### [Task item]
Each line in the records that mentions the word "matching" needs to be listed.

Source data:
........

$ cat src/rtl/rst_pkg.sv
package rst_pkg;

   // How a read port resolved its answer this cycle.
   typedef enum logic [1:0] {
      RD_TABLE   = 2'd0,
      RD_PENDING = 2'd1,
      RD_BYPASS  = 2'd2
   } rd_src_e;

endpackage

$ cat src/rtl/rst_entry.sv
module rst_entry #(
   parameter int DATA_W = 64,
   parameter int TAG_W  = 4,
   parameter int IDX_W  = 4,
   parameter int IDX    = 0
) (
   input  logic              clk,
   input  logic              rst_n,
   input  logic              ren_valid,
   input  logic [IDX_W-1:0]  ren_idx,
   input  logic [TAG_W-1:0]  ren_tag,
   input  logic              bc_valid,
   input  logic [TAG_W-1:0]  bc_tag,
   input  logic [DATA_W-1:0] bc_data,
   output logic [TAG_W-1:0]  tag_o,
   output logic [DATA_W-1:0] val_o
);

   logic [TAG_W-1:0]  tag_q;
   logic [DATA_W-1:0] val_q;
   logic              ren_hit;
   logic              bc_hit;

   assign ren_hit = ren_valid && (ren_idx == IDX_W'(IDX));
   assign bc_hit  = bc_valid && (bc_tag != '0) && (tag_q == bc_tag);

   always_ff @(posedge clk) begin
      if (!rst_n) begin
         tag_q <= '0;
         val_q <= '0;
      end else begin
         if (ren_hit)
            tag_q <= ren_tag;
         else if (bc_hit)
            tag_q <= '0;
         if (bc_hit)
            val_q <= bc_data;
      end
   end

   assign tag_o = tag_q;
   assign val_o = val_q;

   // a rename lands on the next cycle
   a_r4_rename_lands: assert property (@(posedge clk) disable iff (!rst_n)
      ren_hit |=> (tag_q == $past(ren_tag)));

   // a matching broadcast without rename clears the producer
   a_r5_match_clears: assert property (@(posedge clk) disable iff (!rst_n)
      (bc_hit && !ren_hit) |=> (tag_q == '0 && val_q == $past(bc_data)));

   // the value moves only on a matching broadcast
   a_r6_value_held: assert property (@(posedge clk) disable iff (!rst_n)
      !bc_hit |=> $stable(val_q));

   // rename wins the tag, data still written
   a_r7_rename_and_match: assert property (@(posedge clk) disable iff (!rst_n)
      (ren_hit && bc_hit) |=> (tag_q == $past(ren_tag) && val_q == $past(bc_data)));

endmodule
==> config.mk <==
export PLATFORM = sky130hd
export DESIGN_NAME = sort_route_fabric
export DESIGN_NICKNAME = d
export VERILOG_FILES = /design/src/rtl/sr_fabric_pkg.sv /design/src/rtl/sr_cmp_elem.sv /design/src/rtl/sr_bitonic_sorter.sv /design/src/rtl/sr_route_elem.sv /design/src/rtl/sr_omega_router.sv /design/src/rtl/sort_route_fabric.sv
export SDC_FILE = /design/constraint.sdc
export NUM_CORES = 1
export LEC_CHECK = 0
export ABC_AREA = 1
export BUFFER_PORTS_ARGS = -buffer_cell sky130_fd_sc_hd__clkbuf_2
export CORE_ASPECT_RATIO = 1.1
export CORE_MARGIN = 3
export CORE_UTILIZATION = 60
export CTS_CLUSTER_SIZE = 40
export DETAILED_ROUTE_END_ITERATION = 6
export PLACE_DENSITY = 0.83
export SLEW_MARGIN = 15
export SYNTH_ARGS = -nofsm -noshare
export SYNTH_HDL_FRONTEND = slang
export SYNTH_HIERARCHICAL = 1
export SYNTH_SLANG_ARGS = --single-unit
==> constraint.sdc <==
create_clock -name clk -period 2.1 [get_ports clk]
set_input_delay 0.42 -clock clk [delete_from_list [all_inputs] [get_ports clk]]
set_output_delay 0.42 -clock clk [all_outputs]
set_load 0.01 [all_outputs]
==> src/rtl/sr_fabric_pkg.sv <==
package sr_fabric_pkg;

    // Number of compare-exchange columns in a full bitonic sort of 2**lg lanes.
    function automatic int sort_depth(input int lg);
        return (lg * (lg + 1)) / 2;
    endfunction

    // Column index of merge phase p (run length 2**p), sub-step with span 2**q.
    function automatic int merge_column(input int p, input int q);
        return (p * (p - 1)) / 2 + (p - 1 - q);
    endfunction

    // Perfect shuffle: the lane that feeds shuffled position q (rotate right).
    function automatic int shuffle_src(input int q, input int lg);
        return (q >> 1) | ((q & 1) << (lg - 1));
    endfunction

endpackage

==> src/rtl/sr_cmp_elem.sv <==
// Compare-exchange on a whole packet. Key = {~valid, dest}, so an idle lane
// ranks above every real destination. Ties keep their positions.
module sr_cmp_elem #(
    parameter int DEST_W = 3,
    parameter int DATA_W = 8,
    parameter bit ASCEND = 1'b1
) (
    input  logic              a_vld,
    input  logic [DEST_W-1:0] a_dst,
    input  logic [DATA_W-1:0] a_dat,
    input  logic              b_vld,
    input  logic [DEST_W-1:0] b_dst,
    input  logic [DATA_W-1:0] b_dat,
    output logic              up_vld,
    output logic [DEST_W-1:0] up_dst,
    output logic [DATA_W-1:0] up_dat,
    output logic              dn_vld,
    output logic [DEST_W-1:0] dn_dst,
    output logic [DATA_W-1:0] dn_dat
);
    logic [DEST_W:0] key_a;
    logic [DEST_W:0] key_b;
    logic            swap;

    always_comb begin
        key_a = {~a_vld, a_dst};
        key_b = {~b_vld, b_dst};
        swap  = ASCEND ? (key_a > key_b) : (key_a < key_b);
        if (swap) begin
            up_vld = b_vld; up_dst = b_dst; up_dat = b_dat;
            dn_vld = a_vld; dn_dst = a_dst; dn_dat = a_dat;
        end else begin
            up_vld = a_vld; up_dst = a_dst; up_dat = a_dat;
            dn_vld = b_vld; dn_dst = b_dst; dn_dat = b_dat;
        end
    end
endmodule

==> src/rtl/sr_bitonic_sorter.sv <==
// Combinational bitonic sorter built by merging runs of 1, 2, 4, ... lanes.
module sr_bitonic_sorter
    import sr_fabric_pkg::*;
#(
    parameter int N      = 8,
    parameter int DEST_W = 3,
    parameter int DATA_W = 8
) (
    input  logic [N-1:0]             in_vld,
    input  logic [N-1:0][DEST_W-1:0] in_dst,
    input  logic [N-1:0][DATA_W-1:0] in_dat,
    output logic [N-1:0]             out_vld,
    output logic [N-1:0][DEST_W-1:0] out_dst,
    output logic [N-1:0][DATA_W-1:0] out_dat
);
    localparam int LG    = $clog2(N);
    localparam int DEPTH = sort_depth(LG);

    logic              lv [DEPTH+1][N];
    logic [DEST_W-1:0] ld [DEPTH+1][N];
    logic [DATA_W-1:0] lp [DEPTH+1][N];

    for (genvar gi = 0; gi < N; gi++) begin : g_edge
        assign lv[0][gi]   = in_vld[gi];
        assign ld[0][gi]   = in_dst[gi];
        assign lp[0][gi]   = in_dat[gi];
        assign out_vld[gi] = lv[DEPTH][gi];
        assign out_dst[gi] = ld[DEPTH][gi];
        assign out_dat[gi] = lp[DEPTH][gi];
    end

    for (genvar gp = 1; gp <= LG; gp++) begin : g_phase
        for (genvar gr = 0; gr < gp; gr++) begin : g_step
            localparam int Q    = gp - 1 - gr;
            localparam int COL  = merge_column(gp, Q);
            localparam int SPAN = 1 << Q;
            localparam int RUN  = 1 << gp;
            for (genvar gi = 0; gi < N; gi++) begin : g_lane
                if ((gi & SPAN) == 0) begin : g_cmp
                    sr_cmp_elem #(
                        .DEST_W(DEST_W),
                        .DATA_W(DATA_W),
                        .ASCEND((gi & RUN) == 0)
                    ) i_cmp (
                        .a_vld (lv[COL][gi]),
                        .a_dst (ld[COL][gi]),
                        .a_dat (lp[COL][gi]),
                        .b_vld (lv[COL][gi+SPAN]),
                        .b_dst (ld[COL][gi+SPAN]),
                        .b_dat (lp[COL][gi+SPAN]),
                        .up_vld(lv[COL+1][gi]),
                        .up_dst(ld[COL+1][gi]),
                        .up_dat(lp[COL+1][gi]),
                        .dn_vld(lv[COL+1][gi+SPAN]),
                        .dn_dst(ld[COL+1][gi+SPAN]),
                        .dn_dat(lp[COL+1][gi+SPAN])
                    );
                end
            end
        end
    end
endmodule

==> src/rtl/sr_route_elem.sv <==
// 2x2 self-routing element: routing bit 0 -> output 0 (upper), 1 -> output 1.
module sr_route_elem #(
    parameter int DEST_W = 3,
    parameter int DATA_W = 8,
    parameter int SEL    = 0
) (
    input  logic              a_vld,
    input  logic [DEST_W-1:0] a_dst,
    input  logic [DATA_W-1:0] a_dat,
    input  logic              b_vld,
    input  logic [DEST_W-1:0] b_dst,
    input  logic [DATA_W-1:0] b_dat,
    output logic              o0_vld,
    output logic [DEST_W-1:0] o0_dst,
    output logic [DATA_W-1:0] o0_dat,
    output logic              o1_vld,
    output logic [DEST_W-1:0] o1_dst,
    output logic [DATA_W-1:0] o1_dat
);
    always_comb begin
        o0_vld = 1'b0; o0_dst = '0; o0_dat = '0;
        o1_vld = 1'b0; o1_dst = '0; o1_dat = '0;
        if (a_vld && !a_dst[SEL]) begin
            o0_vld = 1'b1; o0_dst = a_dst; o0_dat = a_dat;
        end else if (b_vld && !b_dst[SEL]) begin
            o0_vld = 1'b1; o0_dst = b_dst; o0_dat = b_dat;
        end
        if (a_vld && a_dst[SEL]) begin
            o1_vld = 1'b1; o1_dst = a_dst; o1_dat = a_dat;
        end else if (b_vld && b_dst[SEL]) begin
            o1_vld = 1'b1; o1_dst = b_dst; o1_dat = b_dat;
        end
    end
endmodule

==> src/rtl/sr_omega_router.sv <==
// Shuffle-exchange routing network: each stage shuffles the lanes and then
// steers pairs on one destination bit, most significant bit first.
module sr_omega_router
    import sr_fabric_pkg::*;
#(
    parameter int N      = 8,
    parameter int DEST_W = 3,
    parameter int DATA_W = 8
) (
    input  logic [N-1:0]             in_vld,
    input  logic [N-1:0][DEST_W-1:0] in_dst,
    input  logic [N-1:0][DATA_W-1:0] in_dat,
    output logic [N-1:0]             out_vld,
    output logic [N-1:0][DEST_W-1:0] out_dst,
    output logic [N-1:0][DATA_W-1:0] out_dat
);
    localparam int LG = $clog2(N);

    logic              rv [LG+1][N];
    logic [DEST_W-1:0] rd [LG+1][N];
    logic [DATA_W-1:0] rp [LG+1][N];

    for (genvar gi = 0; gi < N; gi++) begin : g_edge
        assign rv[0][gi]   = in_vld[gi];
        assign rd[0][gi]   = in_dst[gi];
        assign rp[0][gi]   = in_dat[gi];
        assign out_vld[gi] = rv[LG][gi];
        assign out_dst[gi] = rd[LG][gi];
        assign out_dat[gi] = rp[LG][gi];
    end

    for (genvar gs = 0; gs < LG; gs++) begin : g_stage
        localparam int BIT = LG - 1 - gs;
        for (genvar ge = 0; ge < N / 2; ge++) begin : g_elem
            localparam int UP = shuffle_src(2 * ge, LG);
            localparam int LO = shuffle_src(2 * ge + 1, LG);
            sr_route_elem #(
                .DEST_W(DEST_W),
                .DATA_W(DATA_W),
                .SEL   (BIT)
            ) i_elem (
                .a_vld (rv[gs][UP]),
                .a_dst (rd[gs][UP]),
                .a_dat (rp[gs][UP]),
                .b_vld (rv[gs][LO]),
                .b_dst (rd[gs][LO]),
                .b_dat (rp[gs][LO]),
                .o0_vld(rv[gs+1][2*ge]),
                .o0_dst(rd[gs+1][2*ge]),
                .o0_dat(rp[gs+1][2*ge]),
                .o1_vld(rv[gs+1][2*ge+1]),
                .o1_dst(rd[gs+1][2*ge+1]),
                .o1_dat(rp[gs+1][2*ge+1])
            );
        end
    end
endmodule

==> src/rtl/sort_route_fabric.sv <==
// Sort-then-route fabric: sorter -> register -> router -> register.
module sort_route_fabric #(
    parameter int PORTS  = 8,
    parameter int DATA_W = 8,
    localparam int DEST_W = $clog2(PORTS)
) (
    input  logic                       clk,
    input  logic                       rst_n,
    input  logic [PORTS-1:0]           in_valid,
    input  logic [PORTS*DEST_W-1:0]    in_dest,
    input  logic [PORTS*DATA_W-1:0]    in_data,
    output logic [PORTS-1:0]           out_valid,
    output logic [PORTS*DATA_W-1:0]    out_data
);
    typedef struct packed {
        logic [PORTS-1:0]             s_vld;
        logic [PORTS-1:0][DEST_W-1:0] s_dst;
        logic [PORTS-1:0][DATA_W-1:0] s_dat;
        logic [PORTS-1:0]             o_vld;
        logic [PORTS-1:0][DEST_W-1:0] o_dst;
        logic [PORTS-1:0][DATA_W-1:0] o_dat;
    } pipe_t;

    pipe_t pipe_d;
    pipe_t pipe_q;

    logic [PORTS-1:0][DEST_W-1:0] in_dst_w;
    logic [PORTS-1:0][DATA_W-1:0] in_dat_w;
    logic [PORTS-1:0]             srt_vld;
    logic [PORTS-1:0][DEST_W-1:0] srt_dst;
    logic [PORTS-1:0][DATA_W-1:0] srt_dat;
    logic [PORTS-1:0]             rt_vld;
    logic [PORTS-1:0][DEST_W-1:0] rt_dst;
    logic [PORTS-1:0][DATA_W-1:0] rt_dat;

    assign in_dst_w = in_dest;
    assign in_dat_w = in_data;

    sr_bitonic_sorter #(
        .N(PORTS), .DEST_W(DEST_W), .DATA_W(DATA_W)
    ) i_sorter (
        .in_vld (in_valid),
        .in_dst (in_dst_w),
        .in_dat (in_dat_w),
        .out_vld(srt_vld),
        .out_dst(srt_dst),
        .out_dat(srt_dat)
    );

    sr_omega_router #(
        .N(PORTS), .DEST_W(DEST_W), .DATA_W(DATA_W)
    ) i_router (
        .in_vld (pipe_q.s_vld),
        .in_dst (pipe_q.s_dst),
        .in_dat (pipe_q.s_dat),
        .out_vld(rt_vld),
        .out_dst(rt_dst),
        .out_dat(rt_dat)
    );

    always_comb begin
        pipe_d       = pipe_q;
        pipe_d.s_vld = srt_vld;
        pipe_d.s_dst = srt_dst;
        pipe_d.s_dat = srt_dat;
        pipe_d.o_vld = rt_vld;
        pipe_d.o_dst = rt_dst;
        pipe_d.o_dat = rt_dat;
    end

    always_ff @(posedge clk or negedge rst_n) begin
        if (!rst_n) begin
            pipe_q <= '0;
        end else begin
            pipe_q <= pipe_d;
        end
    end

    assign out_valid = pipe_q.o_vld;
    assign out_data  = pipe_q.o_dat;
endmodule

==> metrics.md, run 1 <==
| Metric | Value |
|---|---|
| Warnings from Yosys | 6 |
| Last stage | global routing |
| Hpwl dp | 64150 um |
| # rows | 72 |
| Initial core utilization | 61.25% |
| Synthesized area | 21740 um2 |
| Placed cell count | 4186 |
| Avg Cell Area, Syn | 6.463 um2 |
| Die Height | 205.6 um |
| H-tree Lvls | 4 |
| Worst-case clock buffer depth | 2 |
| Worst_ep kind | register data pin |
| Outcome | did not finish |
| Port bufs | 169 |
| Inserted Clock Buffers | 17 |
| Largest net degree at the start of global routing | 74 |
| Global Route Usage Sum | 75.13% |
| I/O Pins | 170 |
| Grt total ovfl | 225 |
| Run Error | [ERROR GRT-0232] Routing congestion too high. Check the congestion heatmap in the GUI. |
| Cell Area, Placed | 25260 um2 |
| Post-synth net total | 3564 |
| DP Worst Slack | -4.458 ns |
| Worst_ep grt | pipe_q[186]$_DFF_PN0_/D |
| Clock Tree Root | clkbuf_16 |
| GP Congestion | 1.102 |
| Syn Inst Count | 3364 |
| Die Span X | 187.5 um |
## through the flow
stage / TNS, ns / util, %
global placement: -393.37 / 71.18
floorplan: -364.07 / -
CTS: -336.55 / 81.40
detailed placement: -417.41 / 71.18
## per-layer routing
| metal | global-route usage [%] | GRT overflow |
|---|---|---|
| met5 | 19.87 | 1 |
| met4 | 81.43 | 76 |
| met3 | 57.73 | 1 |
| met2 | 94.55 | 143 |
| met1 | 72.31 | 4 |
## timing repair
action	in CTS
buffers inserted	121
gates cloned	26
endpoints found under the setup margin	96
pin swaps	132
hold buffers	1
resized for setup	348
endpoints found under the hold margin	34
==> run 2: changes to the inputs <==
--- a/config.mk
+++ b/config.mk
@@ -7,12 +7,10 @@
 export LEC_CHECK = 0
 export ABC_AREA = 1
 export BUFFER_PORTS_ARGS = -buffer_cell sky130_fd_sc_hd__clkbuf_2
-export CORE_ASPECT_RATIO = 1.1
 export CORE_MARGIN = 3
-export CORE_UTILIZATION = 60
-export CTS_CLUSTER_SIZE = 40
+export CORE_UTILIZATION = 40
 export DETAILED_ROUTE_END_ITERATION = 6
-export PLACE_DENSITY = 0.83
+export PLACE_DENSITY_LB_ADDON = 0.15
 export SLEW_MARGIN = 15
 export SYNTH_ARGS = -nofsm -noshare
 export SYNTH_HDL_FRONTEND = slang
==> run 2 against run 1 <==
Synthesized cell count stayed put. The flow now finishes, with violations (setup timing). Area after synthesis stayed put.
==> metrics.md, run 2 <==
| Metric | Value |
|---|---|
| Placed cell count | 4398 |
| Met1 wire length | 33370 um |
| Worst slew pin tran | 0.3944 ns |
| Maximum clock rate | 174.9 MHz |
| Avg Cell Area, Syn | 6.463 um2 |
| RSZ-0062 raised after global routing | true |
| Commonest non-fill, non-tap cell in the layout | nand2_1 |
| Outcome | complete, but fails checks |
| H-tree Lvls | 4 |
| Initial core utilization | 40.88% |
| Fin. max-slew vios | 0 |
| WL met3 | 2432 um |
| Worst flop-to-flop path startpoint | pipe_q[191]$_DFF_PN0_ |
| WHS | 0.4559 ns |
| Setup Skew | 0.009688 ns |
| Top sig layer | met4 |
| Iter 0 DRT Violations | 1345 |
| Die Height | 239.1 um |
| Final Hold Viols | 0 |
| Core Footprint | 53180 um2 |
| Post-synth net total | 3564 |
| Hold Crit Class | in2async |
| Synthesized area | 21740 um2 |
| Vias in the first global route | 22454 |
| Largest register by flop count | pipe_q |
| Initial antenna violation count | 0 |
| Hpwl dp | 71270 um |
| Crit-path max cell delay | 0.27 ns |
| # rows | 84 |
| Syn Inst Count | 3364 |
| R2r endpoint | out_data[56]$_DFF_PN0_ |
| DRC | 0 |
| Vias post-DR | 23442 |
| Inserted Clock Buffers | 17 |
| Worst-path clk slew | 0.07 ns |
| Post-Route WL | 86170 um |
| CP dominant cell by count | nand2_4 |
| Port bufs | 169 |
| Via density per instance | 5.101 |
| Fin crit period | 5.718 ns |
| Number of flip-flops in the largest register | 96 |
| Filler instances | 5056 |
| Footprint of the multi-input gates | 16990 um2 |
| Skew-Pair Late Insertion Delay | 0.44 ns |
| WS Path Type | in2reg |
| Routed met2 length | 45330 um |
| CP max FO | 8 |
| Final setup viols | 96 |
| Area growth, synth to finish | 36.84% |
| Avg WL per Cell | 18.75 um |
| Largest net degree at the start of global routing | 42 |
| Final period utilization | 272.3% |
| Worst-case clock buffer depth | 2 |
| Global Route Usage Sum | 29.26% |
| Worst R2R Path Depth | 11 |
| CP Capture Type | flop |
| Crit start category | primary input |
| Routed Antenna Nets | 0 |
| Violated checks | setup timing |
| Top delay family on crit path | simple AND/OR/NAND/NOR gates |
| Slew margin rel. | 73.64% |
| Max Cap Viol | 0 |
| Most frequent cells in the layout | nand2_1, nand3_1, nand2_2 |
| Setup TNS | -342.94 ns |
| GP Congestion | 1.058 |
| Non-Filler Instances | 4596 |
| Critical-path top delay cell | ha_4 |
| First-pass GRT wire length | 129600 um |
| Die area | 57190 um2 |
| Buf/Inv on CP | 17 |
| Layout cells sized above 1 | 45.75% |
| Final worst-path setup slack | -3.618 ns |
| Worst EP arrival | 6.04 ns |
| Grt total ovfl | 0 |
| Reg area | 4204 um2 |
| Register-to-Register Setup Slack | 0.17 ns |
| # nets final | 4095 |
| Critical Path RT | 2.43 ns |
| Warnings from Yosys | 6 |
| CTS tree | yes |
| Clock Tree Root | clkbuf_16 |
| Clock sinks | 168 |
| Die Span X | 239.1 um |
| I/O Pins | 170 |
| 1st-pass router iterations | 5 |
| Inserted Diodes | 0 |
[run 2: what timing repair did]
item	4_1_cts	5_1_grt
hold endpoints to repair	33	0
endpoints found under the setup margin	96	125
setup buffers	91	54
gates resized for setup	220	284
hold buffers	1	0
pin swaps	141	196
cloned	17	5
[run 2: worst reg2reg max path, delay by kind of cell, from the launching register on]
family        cells  cell delay, ns
simple gates      8            1.05
buf+inv           3            0.38
flops             1            0.40
[run 2: how the worst max path moves through the flow]
| stage | slack [ns] | from | depth (start not counted) | to |
|---|---|---|---|---|
| after detailed placement | -4.42 | in_dest[4] | 51 | pipe_q[117]$_DFF_PN0_ |
| after CTS | -3.62 | in_valid[0] | 54 | pipe_q[144]$_DFF_PN0_ |
| after floorplan | -3.81 | in_valid[2] | 54 | pipe_q[163]$_DFF_PN0_ |
| final | -3.62 | in_valid[2] | 53 | pipe_q[162]$_DFF_PN0_ |
| after global routing | -3.86 | in_valid[4] | 54 | pipe_q[126]$_DFF_PN0_ |
| after global placement | -4.25 | in_valid[0] | 50 | pipe_q[117]$_DFF_PN0_ |
[run 2: layout make-up]
class	count	share of cell area [%]
Multi-Input combinational cell	2712	57.10
Timing Repair Buffer	756	20.48
Sequential cell	168	14.13
Inverter	240	3.306
Tap cell	688	2.894
Clock buffer	19	1.489
Clock inverter	13	0.6014
[run 2: per-layer routing]
| layer | up-vias | global-route usage, % |
|---|---|---|
| met5 | - | 0 |
| met4 | 0 | 13.41 |
| li1 | 11679 | - |
| met1 | 11074 | 32.89 |
| met3 | 178 | 2.296 |
| met2 | 511 | 55.89 |
[run 2: stage by stage]
stage,util [%],setup WS [ns],instance area [um2]
3_5_place_dp,48.11,-4.415,25590
5_1_grt,55.94,-3.860,29750
3_3_place_gp,48.11,-4.248,25590
6_report,55.94,-3.618,29750
2_1_floorplan,-,-3.810,22870
4_1_cts,52.89,-3.618,28130
Power of run 2 is left out: the tool's default activity adds up to more than one toggle a clock period on the data nets, which glitch-free logic cannot reach.
==> run 3: changes to the inputs <==
--- a/config.mk
+++ b/config.mk
@@ -8,7 +8,7 @@
 export ABC_AREA = 1
 export BUFFER_PORTS_ARGS = -buffer_cell sky130_fd_sc_hd__clkbuf_2
 export CORE_MARGIN = 3
-export CORE_UTILIZATION = 40
+export CORE_UTILIZATION = 52
 export DETAILED_ROUTE_END_ITERATION = 6
 export PLACE_DENSITY_LB_ADDON = 0.15
 export SLEW_MARGIN = 15
==> run 3 against run 2 <==
The run still ends with setup timing left. Maximum frequency decreased by 2.5%. Sequential share of layout area increased by 0.16 points. Die area is 23% lower. Register-to-register slack worse by 0.05 ns. Clock skew is 0.0013 ns higher. Via count up 4.2%. Global-route usage grew 6.0 points. Non-clock buffer count shrank 7. Utilization grew 16 points. First-iteration DRC count is 58% higher. Critical path type unchanged. Highest routed layer unchanged.
==> metrics.md, run 3 (synthesis gave the netlist of run 2 again) <==
| Metric | Value |
|---|---|
| Outcome | complete, but fails checks |
| Violated checks | setup timing |
| Final Util | 71.55% |
| Final worst-path setup slack | -3.765 ns |
| Final Hold Viols | 0 |
| Initial antenna violation count | 0 |
| Grt total ovfl | 0 |
| Worst-path clk slew | 0.07 ns |
| H-tree Lvls | 4 |
| Initial core utilization | 52.89% |
| WS Path Type | in2reg |
| Vias in the first global route | 22794 |
| Final period utilization | 279.3% |
| Via density per instance | 5.510 |
| Clock sinks | 168 |
| Number of flip-flops in the largest register | 96 |
| Setup TNS | -352.56 ns |
| Clock Tree Root | clkbuf_16 |
| Port bufs | 169 |
| # rows | 74 |
| Critical Path RT | 2.43 ns |
| Fin. max-slew vios | 0 |
| 1st-pass router iterations | 6 |
| Fin crit period | 5.865 ns |
| Die area | 44300 um2 |
| Maximum clock rate | 170.5 MHz |
| Core Footprint | 41110 um2 |
| Slew margin rel. | 75.58% |
| Worst-case clock buffer depth | 2 |
| Non-Filler Instances | 4431 |
| Worst EP arrival | 6.19 ns |
| Most frequent cells in the layout | nand2_1, nand3_1, nand2_2 |
| GP Congestion | 1.065 |
| Max Cap Viol | 0 |
| Post-Route WL | 84550 um |
| First-pass GRT wire length | 123500 um |
| RSZ-0062 raised after global routing | true |
| Buf/Inv on CP | 13 |
| Critical-path top delay cell | ha_4 |
| Inserted Diodes | 0 |
| CP max FO | 12 |
| Routed Antenna Nets | 0 |
| Global Route Usage Sum | 35.30% |
| Iter 0 DRT Violations | 2129 |
| Crit start category | primary input |
| CP Capture Type | flop |
| Final setup viols | 96 |
| Placed cell count | 4224 |
| Avg WL per Cell | 19.08 um |
| CTS tree | yes |
| Skew-Pair Late Insertion Delay | 0.45 ns |
| Crit-path max cell delay | 0.29 ns |
| I/O Pins | 170 |
| DRC | 0 |
| Die Span X | 210.5 um |
| CP dominant cell by count | nand2_2 |
| Largest net degree at the start of global routing | 50 |
| Top delay family on crit path | simple AND/OR/NAND/NOR gates |
| # nets final | 4086 |
| Layout cells sized above 1 | 45.78% |
| Setup Skew | 0.01099 ns |
| Inserted Clock Buffers | 17 |
| Hold Crit Class | in2async |
| Register-to-Register Setup Slack | 0.12 ns |
| Vias post-DR | 24417 |
| Commonest non-fill, non-tap cell in the layout | nand2_1 |
| Die Height | 210.5 um |
| Worst slew pin tran | 0.3655 ns |
| Largest register by flop count | pipe_q |
| Area growth, synth to finish | 35.30% |
| Hpwl dp | 65050 um |
run 3: cell types whose count changed in the layout (fill, tap and decap cells not counted), moves of 3 or more:
cell,previous run,this run
nand2_4,127,120
ha_1,37,31
buf_4,480,475
buf_8,10,5
nand2_1,1077,1082
ha_2,0,4
inv_2,91,95
nand2_2,506,509
nand2_8,48,45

........

### [Output]
   // a matching broadcast without rename clears the producer
   // the value moves only on a matching broadcast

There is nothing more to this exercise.